On November 12, the first of the OSI's attorneys working on the Demjanjuk case, Mr. Parker, testified that he "did not think" Mr. Demjanjuk was "Ivan," and that he had warned his superiors via a memo that proceeding with the Treblinka allegations would violate canons of ethics promulgated by the American Bar Association. He produced a copy of the memo, which government lawyers have said was never seen anywhere at the Justice Department.

The next day, another former OSI attorney, Martin Mendelsohn, acknowledged that while he had offered to help the Demjanjuk family get information he already had in his possession exculpatory evidence regarding the Treblinka charges. Judge Wiseman reacted sharply: "You ever hear of the term 'stonewalling,' Mr. Mendelsohn?"

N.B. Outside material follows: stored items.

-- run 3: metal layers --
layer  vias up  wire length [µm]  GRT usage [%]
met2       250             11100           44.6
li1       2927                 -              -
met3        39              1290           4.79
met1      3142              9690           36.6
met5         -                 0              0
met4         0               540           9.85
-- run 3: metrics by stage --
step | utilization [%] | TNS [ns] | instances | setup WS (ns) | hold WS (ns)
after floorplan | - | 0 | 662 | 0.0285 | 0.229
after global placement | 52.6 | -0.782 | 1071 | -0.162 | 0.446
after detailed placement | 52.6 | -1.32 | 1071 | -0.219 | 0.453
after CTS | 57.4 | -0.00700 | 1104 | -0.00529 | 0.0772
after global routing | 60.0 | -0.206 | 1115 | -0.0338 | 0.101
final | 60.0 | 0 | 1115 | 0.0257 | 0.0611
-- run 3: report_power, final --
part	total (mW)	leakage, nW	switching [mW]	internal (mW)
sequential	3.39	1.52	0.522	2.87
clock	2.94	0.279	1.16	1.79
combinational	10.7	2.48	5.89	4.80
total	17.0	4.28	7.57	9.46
### src/rtl/muldiv_iter.sv
// muldiv_iter: iterative RV32M/RV64M multiply/divide unit retiring BITS_PER_CYCLE result bits per clock
module muldiv_iter #(
    parameter int XLEN = 32,
    parameter int BITS_PER_CYCLE = 1
) (
    input  logic            clk,
    input  logic            rst_n,
    input  logic            flush,
    input  logic            in_valid,
    output logic            in_ready,
    input  logic [2:0]      op,
    input  logic [XLEN-1:0] rs1,
    input  logic [XLEN-1:0] rs2,
    output logic            out_valid,
    input  logic            out_ready,
    output logic [XLEN-1:0] rd,
    output logic [3:0]      flags
);
    localparam int ITER = XLEN / BITS_PER_CYCLE;
    localparam int CW = $clog2(ITER);
    typedef enum logic [1:0] {IDLE, BUSY, FIX, DONE} state_t;
    state_t state, state_nx;
    logic [CW-1:0] cnt;
    logic [2:0] opr;
    logic [XLEN-1:0] a, b, ma, mb, sres, dsel, res;
    logic [2*XLEN-1:0] acc, acc_nx, prod;
    logic [XLEN:0] t, d;
    logic sgn, spc, dz, ovf, s1, s2, dz_in, ovf_in, accept;
    assign s1 = rs1[XLEN-1] & (op[2] ? ~op[0] : (op[1:0] != 2'b11));
    assign s2 = rs2[XLEN-1] & (op[2] ? ~op[0] : ~op[1]);
    assign ma = s1 ? -rs1 : rs1;
    assign mb = s2 ? -rs2 : rs2;
    assign dz_in = op[2] && rs2 == '0;
    assign ovf_in = op[2] && !op[0] && rs1 == {1'b1, {(XLEN-1){1'b0}}} && rs2 == '1;
    assign sres = dz_in ? (op[1] ? rs1 : '1) : (op[1] ? '0 : rs1);
    assign in_ready = state == IDLE;
    assign out_valid = state == DONE;
    assign accept = in_valid && in_ready && !flush;
    // Multiply keeps the multiplier in acc low half; divide keeps {remainder, dividend/quotient}.
    always_comb begin
        acc_nx = acc;
        t = '0;
        d = '0;
        for (int i = 0; i < BITS_PER_CYCLE; i++) begin
            if (opr[2]) begin
                t = acc_nx[2*XLEN-1:XLEN-1];
                acc_nx = acc_nx << 1;
                d = t - {1'b0, b};
                if (!d[XLEN]) begin
                    acc_nx[2*XLEN-1:XLEN] = d[XLEN-1:0];
                    acc_nx[0] = 1'b1;
                end
            end else begin
                t = {1'b0, acc_nx[2*XLEN-1:XLEN]} + (acc_nx[0] ? {1'b0, a} : '0);
                acc_nx = {t, acc_nx[XLEN-1:1]};
            end
        end
    end
    always_comb begin
        state_nx = flush ? IDLE :
                   state == IDLE ? (accept ? ((dz_in || ovf_in) ? FIX : BUSY) : IDLE) :
                   state == BUSY ? (cnt == CW'(ITER - 1) ? FIX : BUSY) :
                   state == FIX  ? DONE :
                   (out_ready ? IDLE : DONE);
    end
    assign prod = sgn ? -acc : acc;
    assign dsel = opr[1] ? acc[2*XLEN-1:XLEN] : acc[XLEN-1:0];
    assign res = spc ? acc[XLEN-1:0] :
                 opr[2] ? (sgn ? -dsel : dsel) :
                 opr[1:0] == 2'b00 ? prod[XLEN-1:0] : prod[2*XLEN-1:XLEN];
    always_ff @(posedge clk or negedge rst_n) begin
        if (!rst_n) begin
            state <= IDLE;
            cnt <= '0;
            opr <= '0;
            a <= '0;
            b <= '0;
            acc <= '0;
            sgn <= 1'b0;
            spc <= 1'b0;
            dz <= 1'b0;
            ovf <= 1'b0;
            rd <= '0;
            flags <= '0;
        end else begin
            state <= state_nx;
            cnt <= (state == BUSY && !flush) ? cnt + 1'b1 : '0;
            if (accept) begin
                opr <= op;
                a <= ma;
                b <= mb;
                acc <= {{XLEN{1'b0}}, (dz_in || ovf_in) ? sres : (op[2] ? ma : mb)};
                sgn <= (op[2] && op[1]) ? s1 : s1 ^ s2;
                spc <= dz_in || ovf_in;
                dz <= dz_in;
                ovf <= ovf_in;
            end else if (state == BUSY) begin
                acc <= acc_nx;
            end
            if (state == FIX && !flush) begin
                rd <= res;
                flags <= {1'b0, ovf, dz, res == '0};
            end
        end
    end
endmodule
[src/rtl/fifo_write_arbiter.sv]
// Round-robin, credit-based scheduler sharing one FIFO write port between NREQ producers.
// Latency: one cycle from an accepted transfer edge to FIFO_WR/FIFO_DIN.
// Backpressure: ACK is withheld when credits are exhausted, QUEUE_FULL is high or RST is high.
//
// Ports:
//   CLK, RST          clock (rising edge), synchronous active-high reset
//   REQ, DIN_ARR      per-producer valid and data (producer i at bits [i*DW +: DW])
//   ACK               combinational one-hot ready; REQ[i]&ACK[i] at an edge is a transfer
//   FIFO_WR, FIFO_DIN registered write strobe and data towards the FIFO
//   QUEUE_FULL, POP   FIFO full inhibit and one-pulse-per-read credit return
//   OWNER, BUSY       current/last owner index, burst in progress
//   CREDIT_CNT        free FIFO entries as seen by the scheduler
module fifo_write_arbiter #(
    parameter int NREQ      = 4,
    parameter int DW        = 16,
    parameter int CREDITS   = 31,
    parameter int MAX_BURST = 4
) (
    input  logic                         CLK,
    input  logic                         RST,
    input  logic [NREQ-1:0]              REQ,
    input  logic [NREQ*DW-1:0]           DIN_ARR,
    output logic [NREQ-1:0]              ACK,
    output logic                         FIFO_WR,
    output logic [DW-1:0]                FIFO_DIN,
    input  logic                         QUEUE_FULL,
    input  logic                         POP,
    output logic [$clog2(NREQ)-1:0]      OWNER,
    output logic                         BUSY,
    output logic [$clog2(CREDITS+1)-1:0] CREDIT_CNT
);

    localparam int OW = $clog2(NREQ);
    localparam int CW = $clog2(CREDITS + 1);
    localparam int BW = $clog2(MAX_BURST + 1);

    localparam logic [CW-1:0] CRED_MAX  = CW'(CREDITS);
    localparam logic [BW-1:0] BURST_MAX = BW'(MAX_BURST);

    typedef enum logic {IDLE, BURST} state_t;

    state_t          state;
    logic [BW-1:0]   burst_cnt;
    logic            can_issue;
    logic            win_vld;
    logic [OW-1:0]   win_idx;
    logic [OW-1:0]   sel;
    logic [DW-1:0]   din_sel;
    logic            xfer;

    assign can_issue = (CREDIT_CNT != '0) && !QUEUE_FULL && !RST;
    assign BUSY      = (state == BURST);

    // First requester after the current owner, wrapping modulo NREQ; the owner
    // itself is searched last so it only wins again when nobody else asks.
    always_comb begin
        logic [OW-1:0] idx;
        win_vld = 1'b0;
        win_idx = '0;
        idx     = '0;
        for (int k = 1; k <= NREQ; k++) begin
            idx = OW'((int'(OWNER) + k) % NREQ);
            if (!win_vld && REQ[idx]) begin
                win_vld = 1'b1;
                win_idx = idx;
            end
        end
    end

    // Only IDLE arbitrates; BURST serves the owner alone, so changing owner
    // always costs one bubble cycle. The burst limit check keeps the last
    // BURST cycle idle, which is what gives that bubble after a full burst.
    always_comb begin
        ACK = '0;
        sel = OWNER;
        if (state == IDLE) begin
            sel = win_idx;
            if (can_issue && win_vld)
                ACK[win_idx] = 1'b1;
        end else begin
            if (REQ[OWNER] && can_issue && (burst_cnt < BURST_MAX))
                ACK[OWNER] = 1'b1;
        end
    end

    assign xfer = |(REQ & ACK);

    always_comb begin
        din_sel = '0;
        for (int i = 0; i < NREQ; i++) begin
            if (sel == OW'(i))
                din_sel = DIN_ARR[i*DW +: DW];
        end
    end

    always_ff @(posedge CLK) begin
        if (RST) begin
            state      <= IDLE;
            burst_cnt  <= '0;
            OWNER      <= OW'(NREQ - 1);
            CREDIT_CNT <= CRED_MAX;
            FIFO_WR    <= 1'b0;
            FIFO_DIN   <= '0;
        end else begin
            FIFO_WR <= xfer;
            if (xfer)
                FIFO_DIN <= din_sel;

            // A pop against a full credit pool is a consumer bug; saturate.
            case ({xfer, POP})
                2'b10:   CREDIT_CNT <= CREDIT_CNT - 1'b1;
                2'b01:   if (CREDIT_CNT != CRED_MAX) CREDIT_CNT <= CREDIT_CNT + 1'b1;
                default: CREDIT_CNT <= CREDIT_CNT;
            endcase

            case (state)
                IDLE: begin
                    if (xfer) begin
                        OWNER     <= win_idx;
                        burst_cnt <= BW'(1);
                        state     <= BURST;
                    end
                end
                BURST: begin
                    // Any cycle without a transfer (owner dropped REQ, limit
                    // reached, or issue blocked) ends the burst.
                    if (xfer)
                        burst_cnt <= burst_cnt + 1'b1;
                    else
                        state <= IDLE;
                end
                default: state <= IDLE;
            endcase
        end
    end

    a_pop_overflow: assert property (@(posedge CLK) disable iff (RST)
        !(POP && (CREDIT_CNT == CRED_MAX)));

endmodule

Messrs. Parker and Mendelsohn both testified about the pressure brought on the OSI by Rep. Joshua Eilberg of Pennsylvania, who wrote to the attorney general stressing the Justice Department "could not afford to lose" the Demjanjuk case.

On December 22, depositions were taken in Washington from two former OSI employees: Bernard Dougherty, an investigator, and George Garand, a historian. Hearings were to resume in Nashville on January 14-15, with the testimony of Messrs. Moskowitz and Horrigan, and final hearings are scheduled for February 4-5, when OSI attorney Bruce Einhorn and former OSI director Allan Ryan are to be questioned.

In a telephone interview with The Weekly, John Demjanjuk Jr. reported that, as regards the appeal in Israel, there is "no decision in sight." "It's shameful already," Mr. Demjanjuk said. "They've had indisputable evidence of my father's innocence for six months already. ...It seems they're sitting back and waiting to see the decision of the U.S. court so that the blame is thrown on the U.S. Justice Department."

And so, the case of John Demjanjuk grows curiouser and curiouser.